===== RECORD EXTRACTS
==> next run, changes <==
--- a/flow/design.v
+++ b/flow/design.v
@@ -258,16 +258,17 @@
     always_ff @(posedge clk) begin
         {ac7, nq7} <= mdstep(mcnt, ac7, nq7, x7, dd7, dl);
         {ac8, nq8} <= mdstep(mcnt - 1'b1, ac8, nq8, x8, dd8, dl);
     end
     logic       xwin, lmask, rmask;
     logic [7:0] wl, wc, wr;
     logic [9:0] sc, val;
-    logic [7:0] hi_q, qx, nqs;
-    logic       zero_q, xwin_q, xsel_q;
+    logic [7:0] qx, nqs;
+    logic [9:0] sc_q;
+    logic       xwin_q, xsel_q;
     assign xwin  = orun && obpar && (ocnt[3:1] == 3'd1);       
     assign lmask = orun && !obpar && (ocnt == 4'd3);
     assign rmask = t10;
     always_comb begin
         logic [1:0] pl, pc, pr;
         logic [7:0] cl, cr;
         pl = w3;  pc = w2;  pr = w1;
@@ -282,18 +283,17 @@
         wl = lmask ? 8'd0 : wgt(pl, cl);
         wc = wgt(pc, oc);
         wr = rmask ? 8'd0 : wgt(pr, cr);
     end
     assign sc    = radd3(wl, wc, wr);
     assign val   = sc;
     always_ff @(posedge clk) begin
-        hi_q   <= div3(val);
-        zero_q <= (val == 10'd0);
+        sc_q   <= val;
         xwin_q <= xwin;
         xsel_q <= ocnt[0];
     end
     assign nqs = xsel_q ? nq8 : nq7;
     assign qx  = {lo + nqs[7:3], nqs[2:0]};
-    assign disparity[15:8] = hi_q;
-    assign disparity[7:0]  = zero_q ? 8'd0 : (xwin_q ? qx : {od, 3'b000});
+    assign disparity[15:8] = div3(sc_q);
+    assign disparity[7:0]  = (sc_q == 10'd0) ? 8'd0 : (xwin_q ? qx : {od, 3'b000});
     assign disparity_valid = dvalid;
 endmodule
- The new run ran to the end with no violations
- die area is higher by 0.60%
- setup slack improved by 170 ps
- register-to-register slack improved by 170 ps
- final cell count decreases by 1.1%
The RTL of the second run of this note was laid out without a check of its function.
Source: an optimization exercise on an open RTL-to-GDS flow (aim: small area and a short achievable clock period). Production flows keep margins and buffers that such runs may drop.
Only simulation tests tie the RTL to the original design; equivalence was not proved.
No activity file was given, so power comes from the tool's default toggle rates.

--- flow/constraint.sdc ---
create_clock -name core_clock -period 7.0 [get_ports {clk}]
set_input_delay 1.4000 -clock core_clock [delete_from_list [all_inputs] [get_ports {clk}]]
set_output_delay 1.4000 -clock core_clock [all_outputs]
set_load 0.01 [all_outputs]
--- flow/config.mk ---
export PLATFORM = sky130hd
export DESIGN_NAME = dct2d
export DESIGN_NICKNAME = dct2d
export VERILOG_FILES = /design/flow/design.v
export SDC_FILE = /design/flow/constraint.sdc
export NUM_CORES = 4
export LEC_CHECK = 0
export CAP_MARGIN = 20
export CORE_MARGIN = 2
export CORE_UTILIZATION = 45
export SLEW_MARGIN = 20
--- flow/run.sh ---
#!/bin/bash
# synth_recipe.tcl (not shown) runs the flow's synth.tcl, then flattens the netlist and writes it again
# the make line also repeats each setting of config.mk as NAME=value (left out here)
make -C /OpenROAD-flow-scripts/flow DESIGN_CONFIG=/design/flow/config.mk WORK_HOME=/design/flow/orfs CLKGATE_MAP_FILE= SYNTH_SCRIPT=/design/flow/synth_recipe.tcl finish
--- flow/design.v ---
package dctPkg;
  typedef struct packed {
    logic                        valid;
    logic signed [8-1:0] data;
  } samplePort_t;
  typedef struct packed {
    logic                       valid;
    logic signed [12-1:0] data;
  } stagePort_t;
  typedef struct packed {
    logic                     valid;
    logic signed [14-1:0] data;
  } coefPort_t;
  typedef enum logic [1:0] {
    PASS_IDLE = 2'd0,
    PASS_EMIT = 2'd1
  } passState_t;
  typedef enum logic [1:0] {
    BANK_FREE     = 2'd0,
    BANK_FILLING  = 2'd1,
    BANK_DRAINING = 2'd2
  } bankState_t;
endpackage
`timescale 1ns/10ps
module coefRom (
  input  logic                                 clk,
  input  logic [2:0]                           idx,
  output logic [8/2*10-1:0]        coefs
);
  logic [8/2*10-1:0] row;
  always_comb begin
    case (idx)
      3'd0:    row = {10'sd181,  10'sd181,  10'sd181,  10'sd181};
      3'd1:    row = {10'sd50,   10'sd142,  10'sd213,  10'sd251};
      3'd2:    row = {-10'sd237, -10'sd98,  10'sd98,   10'sd237};
      3'd3:    row = {-10'sd142, -10'sd251, -10'sd50,  10'sd213};
      3'd4:    row = {10'sd181,  -10'sd181, -10'sd181, 10'sd181};
      3'd5:    row = {10'sd213,  10'sd50,   -10'sd251, 10'sd142};
      3'd6:    row = {-10'sd98,  10'sd237,  -10'sd237, 10'sd98};
      default: row = {-10'sd251, 10'sd213,  -10'sd142, 10'sd50};
    endcase
  end
  always_ff @(posedge clk) begin
    coefs <= row;
  end
endmodule
`timescale 1ns/10ps
module dctPass #(
  parameter int IN_W      = 8,
  parameter int OUT_WIDTH = 12
) (
  input  logic                        clk,
  input  logic                        rst_n,
  input  logic signed [IN_W-1:0]      inData,
  input  logic                        inValid,
  output logic signed [OUT_WIDTH-1:0] outData,
  output logic                        outValid
);
  localparam int HALF   = 8 / 2;
  localparam int SUM_W  = IN_W + 1;
  localparam int PROD_W = 10 + SUM_W;
  localparam int RND_W  = PROD_W - 9;
  localparam int ACC_W  = RND_W + 2;
  localparam logic signed [PROD_W-1:0] ROUND_BIAS = PROD_W'(1 << (9 - 1));
  logic signed [IN_W-1:0]    lineBuf [8-1];
  logic signed [IN_W-1:0]    group [8];
  logic [2:0]                inCnt;
  logic                      groupDone;
  logic signed [SUM_W-1:0]   holdSum [HALF];
  logic signed [SUM_W-1:0]   holdDiff [HALF];
  dctPkg::passState_t                state;
  logic [2:0]                kCnt;
  logic [HALF*10-1:0]   coefBus;
  logic signed [10-1:0] coefs [HALF];
  logic signed [SUM_W-1:0]   opReg [HALF];
  logic                      opValid;
  logic signed [PROD_W-1:0]  rawProd [HALF];
  logic signed [RND_W-1:0]   rndProd [HALF];
  logic signed [RND_W-1:0]   prodReg [HALF];
  logic                      prodValid;
  logic signed [ACC_W-1:0]   accSum;
  assign groupDone = inValid && (inCnt == 3'(8 - 1));
  always_ff @(posedge clk or negedge rst_n) begin
    if (!rst_n) begin
      inCnt <= '0;
    end else if (inValid) begin
      inCnt <= inCnt + 3'd1;
    end
  end
  always_ff @(posedge clk) begin
    if (inValid) begin
      lineBuf[0] <= inData;
      for (int i = 1; i < 8 - 1; i++) begin
        lineBuf[i] <= lineBuf[i-1];
      end
    end
  end
  always_comb begin
    for (int n = 0; n < 8 - 1; n++) begin
      group[n] = lineBuf[8-2-n];
    end
    group[8-1] = inData;
  end
  always_ff @(posedge clk) begin
    if (groupDone) begin
      for (int n = 0; n < HALF; n++) begin
        holdSum[n]  <= SUM_W'(group[n]) + SUM_W'(group[8-1-n]);
        holdDiff[n] <= SUM_W'(group[n]) - SUM_W'(group[8-1-n]);
      end
    end
  end
  always_ff @(posedge clk or negedge rst_n) begin
    if (!rst_n) begin
      state <= dctPkg::PASS_IDLE;
      kCnt  <= '0;
    end else if (groupDone) begin
      state <= dctPkg::PASS_EMIT;
      kCnt  <= '0;
    end else if (state == dctPkg::PASS_EMIT) begin
      kCnt <= kCnt + 3'd1;
      if (kCnt == 3'(8 - 1)) begin
        state <= dctPkg::PASS_IDLE;
      end
    end
  end
  coefRom rom (
    .clk   (clk),
    .idx   (kCnt),
    .coefs (coefBus)
  );
  always_comb begin
    for (int n = 0; n < HALF; n++) begin
      coefs[n] = $signed(coefBus[n*10 +: 10]);
    end
  end
  always_ff @(posedge clk) begin
    for (int n = 0; n < HALF; n++) begin
      opReg[n] <= kCnt[0] ? holdDiff[n] : holdSum[n];
    end
  end
  always_comb begin
    for (int n = 0; n < HALF; n++) begin
      rawProd[n] = PROD_W'(coefs[n]) * PROD_W'(opReg[n]) + ROUND_BIAS;
      rndProd[n] = rawProd[n][PROD_W-1:9];
    end
  end
  always_ff @(posedge clk) begin
    for (int n = 0; n < HALF; n++) begin
      prodReg[n] <= rndProd[n];
    end
  end
  always_comb begin
    accSum = '0;
    for (int n = 0; n < HALF; n++) begin
      accSum = accSum + ACC_W'(prodReg[n]);
    end
  end
  always_ff @(posedge clk) begin
    if (prodValid) begin
      outData <= accSum[OUT_WIDTH-1:0];
    end
  end
  always_ff @(posedge clk or negedge rst_n) begin
    if (!rst_n) begin
      opValid   <= 1'b0;
      prodValid <= 1'b0;
      outValid  <= 1'b0;
    end else begin
      opValid   <= (state == dctPkg::PASS_EMIT);
      prodValid <= opValid;
      outValid  <= prodValid;
    end
  end
endmodule
Source: an optimization exercise on an open RTL-to-GDS flow (aim: small area, a short achievable clock period and few clock cycles). Production flows keep margins and buffers that such runs may drop.
In this exercise RTL edits were held to simulation tests only and were not proved equivalent to the original.
Power figures rest on the tool's default switching activity, not on a simulated workload.

--- design/flow/run.sh ---
#!/bin/bash
# synth_recipe.tcl (not shown) runs the flow's synth.tcl, then flattens the netlist and writes it again
# the make line also repeats each setting of config.mk as NAME=value (left out here)
make -C /OpenROAD-flow-scripts/flow DESIGN_CONFIG=/design/flow/config.mk WORK_HOME=/design/flow/orfs CLKGATE_MAP_FILE= SYNTH_SCRIPT=/design/flow/synth_recipe.tcl finish
--- design/flow/config.mk ---
export PLATFORM = sky130hd
export DESIGN_NAME = reverse_impact_detector_unit
export DESIGN_NICKNAME = reverse_impact_detector_unit
export VERILOG_FILES = /design/flow/design.v
export SDC_FILE = /design/flow/constraint.sdc
export NUM_CORES = 4
export LEC_CHECK = 0
export CAP_MARGIN = 20
export CORE_MARGIN = 2
export CORE_UTILIZATION = 40
export SLEW_MARGIN = 20
--- design/flow/constraint.sdc ---
create_clock -name core_clock -period 10.0 [get_ports {clk_i}]
set_input_delay 2.0000 -clock core_clock [delete_from_list [all_inputs] [get_ports {clk_i}]]
set_output_delay 2.0000 -clock core_clock [all_outputs]
set_load 0.01 [all_outputs]
--- design/flow/design.v ---
package rid_pkg;
  localparam int unsigned SPEED_DEPTH = 10;
  localparam int unsigned ACCEL_DEPTH = 100;
  localparam int unsigned BLK         = 10;                
  localparam int unsigned NBLK        = ACCEL_DEPTH / BLK - 1;   
  localparam logic [1:0] CMD_SPEED = 2'd0;
  localparam logic [1:0] CMD_ACCEL = 2'd1;
  localparam logic [1:0] CMD_EVAL  = 2'd2;
  localparam logic signed [15:0] SPEED_LIMIT_RST = -16'sd256;
  function automatic logic [48:0] comb(input logic [48:0] a, input logic [48:0] b);
    logic signed [15:0] ax, az1, az0, bx, bz1, bz0;
    logic sx, smx, smn;
    ax  = a[47:32];
    az1 = a[31:16];
    az0 = a[15:0];
    bx  = b[47:32];
    bz1 = b[31:16];
    bz0 = b[15:0];
    sx  = a[48] & (ax > bx);
    smx = a[48] & (az1 > bz1);
    smn = a[48] & (az0 < bz0);
    comb = {b[48], sx ? a[47:32] : b[47:32], smx ? a[31:16] : b[31:16],
            smn ? a[15:0] : b[15:0]};
  endfunction
  function automatic logic [48:0] lpair(input logic va, input logic signed [15:0] xa,
                                        input logic signed [15:0] za, input logic vb,
                                        input logic signed [15:0] xb,
                                        input logic signed [15:0] zb);
    logic sx, gz;
    sx = va & (xa > xb);
    gz = za > zb;
    lpair = {vb, sx ? xa : xb, (va & gz) ? za : zb, (va & ~gz) ? za : zb};
  endfunction
  function automatic logic [17:0] conv_w(input logic [15:0] g);
    logic signed [21:0] gs, u;
    gs = {{6{g[15]}}, g};
    u  = (gs <<< 5) + (gs <<< 4) + gs + 22'sd40 - 22'(g[15]);
    conv_w = u[21:4];
  endfunction
  function automatic logic [27:0] conv_b(input logic [17:0] w);
    logic signed [27:0] ws, a;
    ws = {{10{w[17]}}, w};
    a  = ws + (ws <<< 1);
    conv_b = a + (a <<< 4) + (a <<< 8);
  endfunction
  function automatic logic [15:0] conv_q(input logic [27:0] b);
    logic signed [39:0] bs, c;
    bs = {{12{b[27]}}, b};
    c  = bs + (bs <<< 12) + 40'sd1048576;
    conv_q = c[39:24];
  endfunction
endpackage
module rid_ram #(
  parameter int unsigned DEPTH = 100,
  parameter int unsigned NOUT  = 9
) (
  input  logic                 clk_i,
  input  logic                 we_i,
  input  logic [15:0]          x_i,
  input  logic [15:0]          z_i,
  output logic [NOUT-1:0][15:0] x_o,
  output logic [NOUT-1:0][15:0] z_o
);
  logic [15:0] x_q [DEPTH];
  logic [15:0] z_q [DEPTH];
  always_ff @(posedge clk_i) begin
    if (we_i) begin
      x_q[0] <= x_i;
      z_q[0] <= z_i;
      for (int i = 1; i < DEPTH; i++) begin
        x_q[i] <= x_q[i-1];
        z_q[i] <= z_q[i-1];
      end
    end
  end
  for (genvar k = 0; k < NOUT; k++) begin : g_out
    assign x_o[k] = x_q[DEPTH-NOUT+k];
    assign z_o[k] = z_q[DEPTH-NOUT+k];
  end
endmodule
==========
**TASK BRIEF:**
Which lines belong in the answer? Exactly those from the first line of the entries through the line holding "-282,18 +283,17 @@", inclusive, copied unchanged.

**RESPONSE BOX:**
==> next run, changes <==
--- a/flow/design.v
+++ b/flow/design.v
@@ -258,16 +258,17 @@
     always_ff @(posedge clk) begin
         {ac7, nq7} <= mdstep(mcnt, ac7, nq7, x7, dd7, dl);
         {ac8, nq8} <= mdstep(mcnt - 1'b1, ac8, nq8, x8, dd8, dl);
     end
     logic       xwin, lmask, rmask;
     logic [7:0] wl, wc, wr;
     logic [9:0] sc, val;
-    logic [7:0] hi_q, qx, nqs;
-    logic       zero_q, xwin_q, xsel_q;
+    logic [7:0] qx, nqs;
+    logic [9:0] sc_q;
+    logic       xwin_q, xsel_q;
     assign xwin  = orun && obpar && (ocnt[3:1] == 3'd1);       
     assign lmask = orun && !obpar && (ocnt == 4'd3);
     assign rmask = t10;
     always_comb begin
         logic [1:0] pl, pc, pr;
         logic [7:0] cl, cr;
         pl = w3;  pc = w2;  pr = w1;
@@ -282,18 +283,17 @@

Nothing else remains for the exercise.